Our study presents several limitations, mainly owing to its retrospective nature. First, we did not perform a centralized review of radiological imaging. Second, we did not have available data on both comorbidities and concomitant use of other medications that could influence the efficacy of first-line therapy. Furthermore, dose, type, and duration of concomitant statins, PPIs, or metformin as well as patients’ cholesterol levels were not available at the time of the data analysis.

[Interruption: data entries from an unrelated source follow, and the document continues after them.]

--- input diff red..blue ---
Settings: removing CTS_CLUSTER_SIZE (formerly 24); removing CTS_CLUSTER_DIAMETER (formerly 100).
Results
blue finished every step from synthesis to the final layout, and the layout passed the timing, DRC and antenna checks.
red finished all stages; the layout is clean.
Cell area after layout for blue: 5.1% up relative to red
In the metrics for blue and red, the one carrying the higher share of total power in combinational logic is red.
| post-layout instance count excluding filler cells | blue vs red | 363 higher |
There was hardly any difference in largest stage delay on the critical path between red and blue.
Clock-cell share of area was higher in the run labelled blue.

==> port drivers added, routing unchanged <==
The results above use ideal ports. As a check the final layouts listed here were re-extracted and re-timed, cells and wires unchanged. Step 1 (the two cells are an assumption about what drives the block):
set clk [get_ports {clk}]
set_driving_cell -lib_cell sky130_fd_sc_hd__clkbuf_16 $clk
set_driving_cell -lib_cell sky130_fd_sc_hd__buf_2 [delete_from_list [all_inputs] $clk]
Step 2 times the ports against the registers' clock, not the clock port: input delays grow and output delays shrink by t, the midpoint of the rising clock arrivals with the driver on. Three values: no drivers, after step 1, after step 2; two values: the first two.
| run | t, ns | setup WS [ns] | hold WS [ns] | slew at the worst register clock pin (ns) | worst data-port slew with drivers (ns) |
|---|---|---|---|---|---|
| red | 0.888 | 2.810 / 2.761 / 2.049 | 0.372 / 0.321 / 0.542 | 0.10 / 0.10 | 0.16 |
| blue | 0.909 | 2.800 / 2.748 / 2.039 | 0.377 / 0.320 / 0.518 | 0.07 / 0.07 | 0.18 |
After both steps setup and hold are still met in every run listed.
Context: an optimization exercise on an open-source flow, tuned for small area. The choices shown serve that exercise and are no tape-out recipe.
In this exercise RTL edits were held to simulation tests only and were not proved equivalent to the original.
No activity file was given, so power comes from the tool's default toggle rates.

==> flow/design.v (excerpt) <==
module dev_top (
    input  logic                       clk_60m,
    input  logic                       rst_n,
    input  logic                       upc_cfg_uart_rx,
    output logic                       upc_cfg_uart_tx,
    input  logic [dev_pkg::byte_w-1:0] upconvert_cfg_data,
    input  logic                       upconvert_cfg_data_valid,
    output logic [dev_pkg::byte_w-1:0] upconvert_rd_data,
    output logic                       upconvert_rd_data_valid,
    input  logic                       pc_lcuart_rx,
    output logic                       pc_lcuart_tx,
    input  logic                       pc_lctx_en,
    input  logic [dev_pkg::byte_w-1:0] pc_lctx_data,
    output logic [dev_pkg::byte_w-1:0] pc_lcrx_data,
    output logic                       pc_lcrx_data_valid,
    input  logic                       pc_rmuart_rx,
    output logic                       pc_rmuart_tx,
    input  logic                       pc_rmtx_en,
    input  logic [dev_pkg::byte_w-1:0] pc_rmtx_data,
    output logic [dev_pkg::byte_w-1:0] pc_rmrx_data,
    output logic                       pc_rmrx_data_valid,
    input  logic                       pwr_uart_rx,
    output logic [dev_pkg::meas_w-1:0] pwr_voltage,
    output logic [dev_pkg::meas_w-1:0] pwr_current,
    output logic [dev_pkg::meas_w-1:0] pwr_power,
    output logic                       pwr_valid
);
    logic upc_bit_stb, upc_stop_stb, upc_line;
  ...
Size in the first run: ~440 flip-flops, roughly 160 I/O pins, about 17,000 sq um of cells after synthesis.
==> module uart_rx, before the edit <==
module uart_rx #(
    parameter int BAUD_DIV     = dev_pkg::upc_baud_div,
    parameter bit CHECK_EN     = 1'b0,
    parameter bit CHECK_FILTER = 1'b0
) (
    input  logic        clk_sys,
    input  logic        rst_n,
    input  logic        rx,                      
    output logic [dev_pkg::byte_w-1:0] stream_data,        
    output logic        stream_valid,            
    output logic        bit_stb,                 
    output logic        stop_stb,                
    output logic        line_bit                 
);
    localparam int last_bit = CHECK_EN ? dev_pkg::byte_w + 2 : dev_pkg::byte_w + 1;
    localparam int cw = (BAUD_DIV > 127) ? 8 : 7;
    localparam logic [cw-1:0] c_first = (cw == 8) ? cw'(dev_pkg::lfsr8_half) : cw'(dev_pkg::lfsr7_half);
    localparam logic [cw-1:0] c_next  = (cw == 8) ? cw'(dev_pkg::lfsr8_full) : cw'(dev_pkg::lfsr7_full);
    localparam logic [cw-1:0] c_mask  = (cw == 8) ? cw'(dev_pkg::lfsr8_mask) : cw'(dev_pkg::lfsr7_mask);
    logic [2:0]                 rx_ff;       
    logic                       busy;        
    logic [cw-1:0]              cnt;
    logic [3:0]                 bit_idx;
    logic [dev_pkg::byte_w-1:0] shift_reg;   
    logic                       par_acc;     
    logic start_edge, mid_pt, fb;
    assign start_edge = rx_ff[2] & ~rx_ff[1];    
    assign busy       = bit_idx <= 4'(last_bit);
    assign mid_pt     = busy && ((cnt & c_mask) == (cw'(1) & c_mask));
    assign fb         = (cw == 8) ? (cnt[cw-1] ^ cnt[5] ^ cnt[4] ^ cnt[3]) : (cnt[cw-1] ^ cnt[cw-2]);
    assign stream_data  = shift_reg;
    assign stream_valid = bit_idx == 4'(last_bit + 1) && !(CHECK_FILTER && par_acc);
    assign bit_stb      = mid_pt && bit_idx != 4'd0 && bit_idx <= 4'(dev_pkg::byte_w);
    assign stop_stb     = mid_pt && bit_idx == 4'(last_bit);
    assign line_bit     = rx_ff[1];
    always_ff @(posedge clk_sys) begin
        if (!rst_n) rx_ff <= 3'b111;             
        else        rx_ff <= {rx_ff[1:0], rx};
        if (!rst_n) begin
            bit_idx <= 4'd15;
        end else if (!busy) begin
            bit_idx <= start_edge ? 4'd0 : 4'd15;
        end else if (mid_pt) begin
            if (bit_idx == 4'd0 && rx_ff[1]) bit_idx <= 4'd15;      
            else                             bit_idx <= bit_idx + 4'd1;
        end
        if (!busy) begin
            par_acc <= 1'b0;
        end else if (mid_pt && bit_idx != 4'd0 && bit_idx != 4'(last_bit)) begin
            par_acc <= par_acc ^ rx_ff[1];
        end
        if (!busy)       cnt <= c_first;
        else if (mid_pt) cnt <= c_next;
        else             cnt <= {cnt[cw-2:0], fb};
        if (bit_stb) shift_reg <= {rx_ff[1], shift_reg[dev_pkg::byte_w-1:1]};
    end
endmodule
==> module pwr_monitor, before the edit <==
module pwr_monitor (
    input  logic                       clk_sys,
    input  logic                       rst_n,
    input  logic [dev_pkg::byte_w-1:0] stream_data,
    input  logic                       stream_valid,
    input  logic                       bit_stb,        
    input  logic                       stop_stb,       
    input  logic                       line_bit,       
    output logic [dev_pkg::meas_w-1:0] pwr_voltage,
    output logic [dev_pkg::meas_w-1:0] pwr_current,
    output logic [dev_pkg::meas_w-1:0] pwr_power,
    output logic                       pwr_valid      
);
    localparam int ww = dev_pkg::pwr_word_w;
    localparam int nb = dev_pkg::pwr_data_bytes * dev_pkg::byte_w;
    logic [3:0]                 pos;
    logic [dev_pkg::byte_w-1:0] sum;             
    logic                       frame_err;       
    logic [nb-1:0]              payload;         
    logic [dev_pkg::pwr_word_cnt*ww-1:0] words;  
    logic                       frame_ok;
    for (genvar k = 0; k < dev_pkg::pwr_word_cnt; k++) begin : g_words
        assign words[k*ww +: ww] = {payload[16*k +: 8], payload[16*k+8 +: 8]};
    end
    assign pwr_valid = pos == 4'd14;
    assign frame_ok = stream_valid && pos == 4'd13 && stream_data == sum && !frame_err;
    always_ff @(posedge clk_sys) begin
        if (bit_stb) payload <= {stream_data[0], payload[nb-1:1]};
        if (stop_stb) frame_err <= ~line_bit | (frame_err && pos != 4'd0);
        if (pos == 4'd0)                       sum <= '0;
        else if (stream_valid && pos != 4'd13) sum <= sum + stream_data;
        if (!rst_n) begin
            pos <= '0;
        end else if (pos >= 4'd14) begin
            pos <= '0;
        end else if (stream_valid) begin
            if (pos == 4'd0) begin
                if (stream_data == dev_pkg::pwr_header) pos <= 4'd1;
            end else if (pos == 4'd13) begin
                pos <= frame_ok ? 4'd14 : 4'd0;
            end else begin
                pos <= pos + 4'd1;
            end
        end
        if (!rst_n) begin
            pwr_voltage <= '0;
            pwr_current <= '0;
            pwr_power   <= '0;
        end else begin
            if (frame_ok) begin
                pwr_voltage <= {words[3*ww +: ww], words[0*ww +: ww]};
                pwr_current <= {words[4*ww +: ww], words[1*ww +: ww]};
                pwr_power   <= {words[5*ww +: ww], words[2*ww +: ww]};
            end
        end
    end
endmodule
clock: 10.0 ns
lec_check: 0
abc_area: 1
cap_margin: 20
core_margin: 2
core_utilization: 40
cts_buf_list: sky130_fd_sc_hd__clkbuf_8
cts_cluster_diameter: 60
cts_cluster_size: 16
slew_margin: 20
standard.sh (not shown) runs the stock make flow with config.mk's settings and CLKGATE_MAP_FILE= SYNTH_SCRIPT=/design/flow/synth_recipe.tcl, a recipe that flattens the netlist after the stock synthesis.
==> flow/flow/run.sh <==
#!/bin/bash
# The standard layout (standard.sh) with two changes:
#  - ports are buffered with sky130_fd_sc_hd__buf_1 instead of the cell buffer_ports picks
#    by itself (a 10 um2 delay buffer)
#  - the clock tree is built without dummy loads
# every tool's output goes to logs under this folder (make's to standard.log, ORFS's own
# per-step logs to orfs/logs/)
set -euo pipefail
export BUFFER_PORTS_ARGS="-buffer_cell sky130_fd_sc_hd__buf_1"
export CTS_ARGS="-sink_clustering_enable -repair_clock_nets -dont_use_dummy_load -buf_list sky130_fd_sc_hd__clkbuf_8 -sink_clustering_size 16 -sink_clustering_max_diameter 60"
bash standard.sh > standard.log 2>&1
The first run completed without violations.
Change:
--- a/flow/design.v
+++ b/flow/design.v
@@ -41,16 +41,15 @@
     localparam logic [cw-1:0] c_mask  = (cw == 8) ? cw'(dev_pkg::lfsr8_mask) : cw'(dev_pkg::lfsr7_mask);
     logic [2:0]                 rx_ff;       
-    logic                       busy;        
+    logic                       busy;
     logic [cw-1:0]              cnt;
-    logic [3:0]                 bit_idx;
+    logic [3:0]                 bit_idx;     
     logic [dev_pkg::byte_w-1:0] shift_reg;   
     logic                       par_acc;     
     logic start_edge, mid_pt, fb;
     assign start_edge = rx_ff[2] & ~rx_ff[1];    
-    assign busy       = bit_idx <= 4'(last_bit);
     assign mid_pt     = busy && ((cnt & c_mask) == (cw'(1) & c_mask));
     assign fb         = (cw == 8) ? (cnt[cw-1] ^ cnt[5] ^ cnt[4] ^ cnt[3]) : (cnt[cw-1] ^ cnt[cw-2]);
     assign stream_data  = shift_reg;
-    assign stream_valid = bit_idx == 4'(last_bit + 1) && !(CHECK_FILTER && par_acc);
+    assign stream_valid = !busy && bit_idx == 4'(last_bit + 1) && !(CHECK_FILTER && par_acc);
     assign bit_stb      = mid_pt && bit_idx != 4'd0 && bit_idx <= 4'(dev_pkg::byte_w);
     assign stop_stb     = mid_pt && bit_idx == 4'(last_bit);
@@ -60,15 +59,17 @@
         else        rx_ff <= {rx_ff[1:0], rx};
         if (!rst_n) begin
-            bit_idx <= 4'd15;
+            busy <= 1'b0;
         end else if (!busy) begin
-            bit_idx <= start_edge ? 4'd0 : 4'd15;
+            busy <= start_edge;
         end else if (mid_pt) begin
-            if (bit_idx == 4'd0 && rx_ff[1]) bit_idx <= 4'd15;      
-            else                             bit_idx <= bit_idx + 4'd1;
-        end
-        if (!busy) begin
+            if (bit_idx == 4'd0 && rx_ff[1]) busy <= 1'b0;      
+            if (bit_idx == 4'(last_bit))     busy <= 1'b0;      
+        end
+        if (!busy || !rst_n) begin
+            bit_idx <= '0;
             par_acc <= 1'b0;
-        end else if (mid_pt && bit_idx != 4'd0 && bit_idx != 4'(last_bit)) begin
-            par_acc <= par_acc ^ rx_ff[1];
+        end else if (mid_pt) begin
+            bit_idx <= bit_idx + 4'd1;
+            if (bit_idx != 4'd0 && bit_idx != 4'(last_bit)) par_acc <= par_acc ^ rx_ff[1];
         end
         if (!busy)       cnt <= c_first;
@@ -160,5 +161,4 @@
         assign words[k*ww +: ww] = {payload[16*k +: 8], payload[16*k+8 +: 8]};
     end
-    assign pwr_valid = pos == 4'd14;
     assign frame_ok = stream_valid && pos == 4'd13 && stream_data == sum && !frame_err;
     always_ff @(posedge clk_sys) begin
@@ -169,11 +169,9 @@
         if (!rst_n) begin
             pos <= '0;
-        end else if (pos >= 4'd14) begin
-            pos <= '0;
         end else if (stream_valid) begin
             if (pos == 4'd0) begin
                 if (stream_data == dev_pkg::pwr_header) pos <= 4'd1;
-            end else if (pos == 4'd13) begin
-                pos <= frame_ok ? 4'd14 : 4'd0;
+            end else if (pos >= 4'd13) begin
+                pos <= '0;
             end else begin
                 pos <= pos + 4'd1;
@@ -181,8 +179,10 @@
         end
         if (!rst_n) begin
+            pwr_valid   <= 1'b0;
             pwr_voltage <= '0;
             pwr_current <= '0;
             pwr_power   <= '0;
         end else begin
+            pwr_valid <= frame_ok;
             if (frame_ok) begin
                 pwr_voltage <= {words[3*ww +: ww], words[0*ww +: ww]};
Clock power fell by about 2%.
Power went down by about 8%.
Via count decreases by 2.3%.
Area after synthesis rises by 0.38%.
Wire length falls by about 4%.

-- static timing again, ports no longer ideal --
How much do the figures lean on ideal ports? The routed layouts below were timed once more, with nothing changed but the port constraints. Step 1: set_driving_cell puts a clkbuf_16 on clk_60m and a buf_2 on each other input, an assumption about the parent block. Step 2 moves the port delays by t, midway between the first and last clock arrival at a register: inputs arrive t later, outputs are due t later. That takes back most of the time a late clock gives input paths. Slacks: no drivers / after step 1 / after step 2; pairs: no drivers / after step 1.
| run | t (ns) | setup slack, ns | worst hold slack (ns) | worst setup path at the end | latest minus earliest clock arrival (ns) |
|---|---|---|---|---|---|
| the first run | 0.628 | 5.257 / 5.211 / 5.839 | 0.396 / 0.396 / 0.396 | register to output | 0.054 / 0.054 |
| the second run | 0.621 | 5.360 / 5.312 / 5.934 | 0.361 / 0.361 / 0.361 | register to output | 0.065 / 0.065 |
After both steps setup and hold are still met in every run listed.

Nevertheless, our data clearly show that statin administration is associated with the outcome of patients with mRCC treated with first-line immune-oncology combinations. A better comprehension of this interaction and a prospective validation of these data are needed in order to optimize the outcome of these patients and guide clinicians’ choices in daily clinical practice.